Recent studies have shown that resistance to the individual drugs involves different biochemical mechanisms that show a certain degree of incompatibility (1, 2). The M184V mutation confers high level (>100-fold) resistance to 3TC (3, 4) (5). This mutation caused reductions in rates of incorporation of 3TC-MP, whereas rates of incorporation of dCTP remained largely unaffected (6). In contrast, mutant enzymes containing classical AZT-associated amino acid substitutions, i.e. M41L, D67N, K70R, L210W, T215(F/Y), and K219Q, were shown to incorporate AZT-MP with similar efficiency as seen with wild-type RT (6, 7). However, both wild-type HIV-1 RT and AZT-resistant mutant enzymes are capable of removing the incorporated nucleotide analogue in the presence of physiologically relevant concentrations of pyrophosphate or ATP (8, 9). The latter was shown to act as a pyrophosphate donor. Rates of ATP-dependent rescue of chain-terminated DNA synthesis are significantly increased with mutant enzymes containing AZT resistanceconferring mutations, which provides an important mechanism for resistance to the drug (10, 11).

Combinations of at least two to three of the classical AZT mutations can also reduce susceptibility to other NRTIs. Accordingly, these amino acid substitutions have been named nucleoside-associated mutations (NAMs). Biochemical studies have shown that corresponding mutant enzymes can indeed increase rates of excision of AZT-MP, D4T-MP, ddAMP, and carbovir monophosphate (12). The rate of excision depends on both the chemical nature of the chain terminator and the specific mutational pattern. Unblocking of AZT-terminated primers is relatively efficient, whereas the removal of 3TC-MP is difficult to detect. We have demonstrated previously (13) that M184V-containing mutant enzymes are literally unable to remove 3TC-MP, and the rescue of AZT-terminated DNA synthesis was also compromised in this context. These results help to explain previous tissue culture and clinical data showing that the M184V mutation can increase susceptibility to AZT, which can sometimes lead to resensitization of formerly AZT-resistant viruses (1). Such phenotypes are of potential clinical benefit; however, drug hypersusceptibility and resensitization effects may occur only transiently, as shown for AZT/3TC combination therapy (14). The evolution toward dually resistant isolates is seen in the vast majority of clinical cases.

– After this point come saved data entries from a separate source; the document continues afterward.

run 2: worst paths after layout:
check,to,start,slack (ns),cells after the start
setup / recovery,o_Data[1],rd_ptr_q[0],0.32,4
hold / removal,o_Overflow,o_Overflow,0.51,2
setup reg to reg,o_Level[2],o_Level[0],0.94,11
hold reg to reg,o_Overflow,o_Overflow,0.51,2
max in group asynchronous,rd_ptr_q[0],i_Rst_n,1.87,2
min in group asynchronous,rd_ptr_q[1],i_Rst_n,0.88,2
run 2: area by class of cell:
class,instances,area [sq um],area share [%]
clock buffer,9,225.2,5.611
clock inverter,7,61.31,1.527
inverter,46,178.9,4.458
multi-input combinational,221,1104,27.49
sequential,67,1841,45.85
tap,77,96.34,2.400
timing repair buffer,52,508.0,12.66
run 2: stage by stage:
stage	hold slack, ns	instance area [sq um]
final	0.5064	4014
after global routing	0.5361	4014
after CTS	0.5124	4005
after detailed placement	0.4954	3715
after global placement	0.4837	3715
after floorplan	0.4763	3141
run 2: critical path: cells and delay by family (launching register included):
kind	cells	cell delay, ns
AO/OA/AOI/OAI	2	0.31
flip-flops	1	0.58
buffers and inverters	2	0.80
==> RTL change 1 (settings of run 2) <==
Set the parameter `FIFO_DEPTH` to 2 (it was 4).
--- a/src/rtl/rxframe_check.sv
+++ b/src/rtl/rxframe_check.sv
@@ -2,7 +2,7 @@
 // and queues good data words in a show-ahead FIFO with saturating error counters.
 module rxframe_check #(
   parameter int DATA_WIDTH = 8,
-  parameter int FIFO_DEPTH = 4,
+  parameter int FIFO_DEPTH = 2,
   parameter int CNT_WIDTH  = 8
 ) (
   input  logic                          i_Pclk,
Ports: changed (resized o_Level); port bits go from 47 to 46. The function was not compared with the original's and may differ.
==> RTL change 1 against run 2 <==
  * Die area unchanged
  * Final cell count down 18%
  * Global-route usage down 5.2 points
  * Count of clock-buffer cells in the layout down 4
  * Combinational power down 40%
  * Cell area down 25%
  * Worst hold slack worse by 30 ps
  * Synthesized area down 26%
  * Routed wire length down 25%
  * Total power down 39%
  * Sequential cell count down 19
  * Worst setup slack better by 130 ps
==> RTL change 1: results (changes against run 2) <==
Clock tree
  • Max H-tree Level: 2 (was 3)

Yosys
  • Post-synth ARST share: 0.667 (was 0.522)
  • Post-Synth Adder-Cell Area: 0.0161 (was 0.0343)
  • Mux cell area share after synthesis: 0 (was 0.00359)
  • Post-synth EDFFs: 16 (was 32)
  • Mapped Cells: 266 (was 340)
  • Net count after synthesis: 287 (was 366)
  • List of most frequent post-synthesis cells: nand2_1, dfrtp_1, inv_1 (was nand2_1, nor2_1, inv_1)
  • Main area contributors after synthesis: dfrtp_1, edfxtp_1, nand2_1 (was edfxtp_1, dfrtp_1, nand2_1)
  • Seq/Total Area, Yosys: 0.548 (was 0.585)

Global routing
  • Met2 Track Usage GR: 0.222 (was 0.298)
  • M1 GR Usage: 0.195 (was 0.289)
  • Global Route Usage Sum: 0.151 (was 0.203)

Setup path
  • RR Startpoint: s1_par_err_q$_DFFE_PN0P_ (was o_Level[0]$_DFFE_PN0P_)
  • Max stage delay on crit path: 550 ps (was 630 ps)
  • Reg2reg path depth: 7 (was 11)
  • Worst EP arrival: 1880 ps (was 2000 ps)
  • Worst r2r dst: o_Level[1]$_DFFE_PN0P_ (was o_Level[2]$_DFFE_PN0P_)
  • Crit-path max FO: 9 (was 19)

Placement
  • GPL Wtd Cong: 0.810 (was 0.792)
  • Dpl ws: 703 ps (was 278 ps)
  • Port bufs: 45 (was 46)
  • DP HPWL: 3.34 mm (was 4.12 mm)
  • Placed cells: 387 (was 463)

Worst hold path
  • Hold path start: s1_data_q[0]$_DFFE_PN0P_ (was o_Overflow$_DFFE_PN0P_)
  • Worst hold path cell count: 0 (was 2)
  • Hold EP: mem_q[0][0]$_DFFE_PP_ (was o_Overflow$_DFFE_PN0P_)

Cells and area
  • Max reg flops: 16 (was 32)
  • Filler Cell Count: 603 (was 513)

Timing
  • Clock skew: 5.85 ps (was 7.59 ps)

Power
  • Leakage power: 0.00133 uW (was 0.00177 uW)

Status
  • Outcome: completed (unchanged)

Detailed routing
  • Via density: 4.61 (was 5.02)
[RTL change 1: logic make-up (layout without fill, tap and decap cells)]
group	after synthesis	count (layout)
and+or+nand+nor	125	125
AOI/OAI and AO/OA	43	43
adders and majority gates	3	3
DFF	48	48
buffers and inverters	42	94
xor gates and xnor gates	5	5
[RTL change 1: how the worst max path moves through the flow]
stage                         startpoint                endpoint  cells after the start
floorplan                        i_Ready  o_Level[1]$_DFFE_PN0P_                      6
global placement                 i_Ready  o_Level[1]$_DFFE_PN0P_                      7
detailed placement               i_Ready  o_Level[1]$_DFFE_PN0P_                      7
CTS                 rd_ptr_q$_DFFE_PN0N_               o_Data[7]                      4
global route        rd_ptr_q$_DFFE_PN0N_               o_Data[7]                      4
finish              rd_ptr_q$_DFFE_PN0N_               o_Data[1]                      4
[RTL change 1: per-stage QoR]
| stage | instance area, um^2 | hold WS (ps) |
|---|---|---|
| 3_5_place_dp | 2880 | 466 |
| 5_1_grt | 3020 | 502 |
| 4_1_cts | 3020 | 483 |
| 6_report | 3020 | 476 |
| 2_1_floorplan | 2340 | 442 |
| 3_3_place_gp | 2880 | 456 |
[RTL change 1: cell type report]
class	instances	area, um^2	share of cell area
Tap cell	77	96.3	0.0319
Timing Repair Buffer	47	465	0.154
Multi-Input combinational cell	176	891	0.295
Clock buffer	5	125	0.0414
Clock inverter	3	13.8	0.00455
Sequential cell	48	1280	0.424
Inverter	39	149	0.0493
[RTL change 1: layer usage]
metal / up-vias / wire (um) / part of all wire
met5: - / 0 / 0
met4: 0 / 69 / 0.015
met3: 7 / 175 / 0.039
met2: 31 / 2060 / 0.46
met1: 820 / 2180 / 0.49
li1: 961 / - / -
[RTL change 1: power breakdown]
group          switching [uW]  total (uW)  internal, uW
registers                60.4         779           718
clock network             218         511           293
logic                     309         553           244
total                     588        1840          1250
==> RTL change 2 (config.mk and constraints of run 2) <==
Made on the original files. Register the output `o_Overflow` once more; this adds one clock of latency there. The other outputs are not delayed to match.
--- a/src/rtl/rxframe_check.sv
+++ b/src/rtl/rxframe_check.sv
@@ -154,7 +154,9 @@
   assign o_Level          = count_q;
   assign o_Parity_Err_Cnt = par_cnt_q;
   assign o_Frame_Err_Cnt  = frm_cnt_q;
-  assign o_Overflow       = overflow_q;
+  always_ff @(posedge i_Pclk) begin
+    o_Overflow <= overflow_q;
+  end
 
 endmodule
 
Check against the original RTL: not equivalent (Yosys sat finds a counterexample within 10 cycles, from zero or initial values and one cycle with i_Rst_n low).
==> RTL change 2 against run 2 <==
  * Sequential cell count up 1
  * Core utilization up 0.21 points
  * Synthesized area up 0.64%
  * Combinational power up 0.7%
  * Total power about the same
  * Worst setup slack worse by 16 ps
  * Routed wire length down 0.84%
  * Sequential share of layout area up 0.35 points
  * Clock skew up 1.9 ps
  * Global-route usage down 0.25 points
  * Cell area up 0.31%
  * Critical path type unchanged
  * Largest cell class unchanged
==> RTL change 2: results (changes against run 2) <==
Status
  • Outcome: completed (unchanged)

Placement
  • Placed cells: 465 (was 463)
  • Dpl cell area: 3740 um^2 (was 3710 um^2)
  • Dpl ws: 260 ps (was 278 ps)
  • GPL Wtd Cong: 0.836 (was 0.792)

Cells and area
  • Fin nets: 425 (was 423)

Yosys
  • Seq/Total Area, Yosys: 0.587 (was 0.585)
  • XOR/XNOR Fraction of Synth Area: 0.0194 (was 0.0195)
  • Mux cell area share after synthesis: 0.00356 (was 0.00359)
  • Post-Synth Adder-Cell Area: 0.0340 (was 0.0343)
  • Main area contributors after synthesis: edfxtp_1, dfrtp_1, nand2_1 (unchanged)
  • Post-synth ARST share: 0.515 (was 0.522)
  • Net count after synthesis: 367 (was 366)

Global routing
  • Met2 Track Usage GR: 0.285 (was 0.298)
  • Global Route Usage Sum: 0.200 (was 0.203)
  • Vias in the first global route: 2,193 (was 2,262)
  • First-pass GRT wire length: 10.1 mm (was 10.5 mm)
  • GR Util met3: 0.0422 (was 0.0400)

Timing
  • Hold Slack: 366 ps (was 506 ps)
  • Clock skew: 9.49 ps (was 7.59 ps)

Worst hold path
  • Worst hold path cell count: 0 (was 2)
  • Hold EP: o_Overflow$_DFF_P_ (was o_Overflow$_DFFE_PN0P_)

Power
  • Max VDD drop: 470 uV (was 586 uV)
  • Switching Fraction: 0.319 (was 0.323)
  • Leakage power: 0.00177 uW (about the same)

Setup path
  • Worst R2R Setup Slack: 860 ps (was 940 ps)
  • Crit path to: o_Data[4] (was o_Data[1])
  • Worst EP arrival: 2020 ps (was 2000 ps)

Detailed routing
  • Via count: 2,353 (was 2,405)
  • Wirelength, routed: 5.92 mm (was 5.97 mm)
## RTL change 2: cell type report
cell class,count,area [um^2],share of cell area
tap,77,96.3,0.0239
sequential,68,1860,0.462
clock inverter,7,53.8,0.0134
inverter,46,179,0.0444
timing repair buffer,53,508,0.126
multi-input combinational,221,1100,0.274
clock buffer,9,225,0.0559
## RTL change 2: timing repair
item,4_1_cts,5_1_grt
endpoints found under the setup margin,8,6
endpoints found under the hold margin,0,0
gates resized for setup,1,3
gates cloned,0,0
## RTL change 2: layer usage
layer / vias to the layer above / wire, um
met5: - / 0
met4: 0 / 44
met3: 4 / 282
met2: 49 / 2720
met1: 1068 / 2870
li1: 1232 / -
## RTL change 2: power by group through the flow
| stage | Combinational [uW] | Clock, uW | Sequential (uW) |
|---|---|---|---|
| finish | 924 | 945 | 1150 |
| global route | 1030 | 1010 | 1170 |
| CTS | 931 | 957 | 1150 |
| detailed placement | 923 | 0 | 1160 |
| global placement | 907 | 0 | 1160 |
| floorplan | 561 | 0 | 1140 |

Dual resistance is often found in the context of multidrug resistance. The Q151M mutation, which is commonly accompanied with changes at residues 62, 75, 77, and 116, confers resistance to multiple NRTIs including AZT and 3TC. A family of rearrangements, i.e. insertions or deletions, located between codons 67 and 70 in the RT gene, is also tightly associated with decreased susceptibility to a variety of NRTIs (15). However, the frequency of occurrence of these two patterns is relatively low (2%) among clinical isolates with moderate or high level resistance to 3TC (16). By far the most prevalent pattern associated with reduced susceptibility to both AZT and 3TC are mutations E44D or E44A and/or V118I in conjunction with two or more NAMs (17–23). These mutations were initially found in isolates showing moderate levels of resistance to 3TC in the absence of M184V (19). Recent analyses of HIV treatment and resistance databases showed a prevalence of 12% (V118I), 5% (E44D), and 2% (E44A) (22). The prevalence of these mutations is significantly increased in NRTI pretreated patients, as compared with treatment of naïve individuals. The V118I mutation has also been identified through in vitro selection under the pressure of drug combinations containing AZT (24).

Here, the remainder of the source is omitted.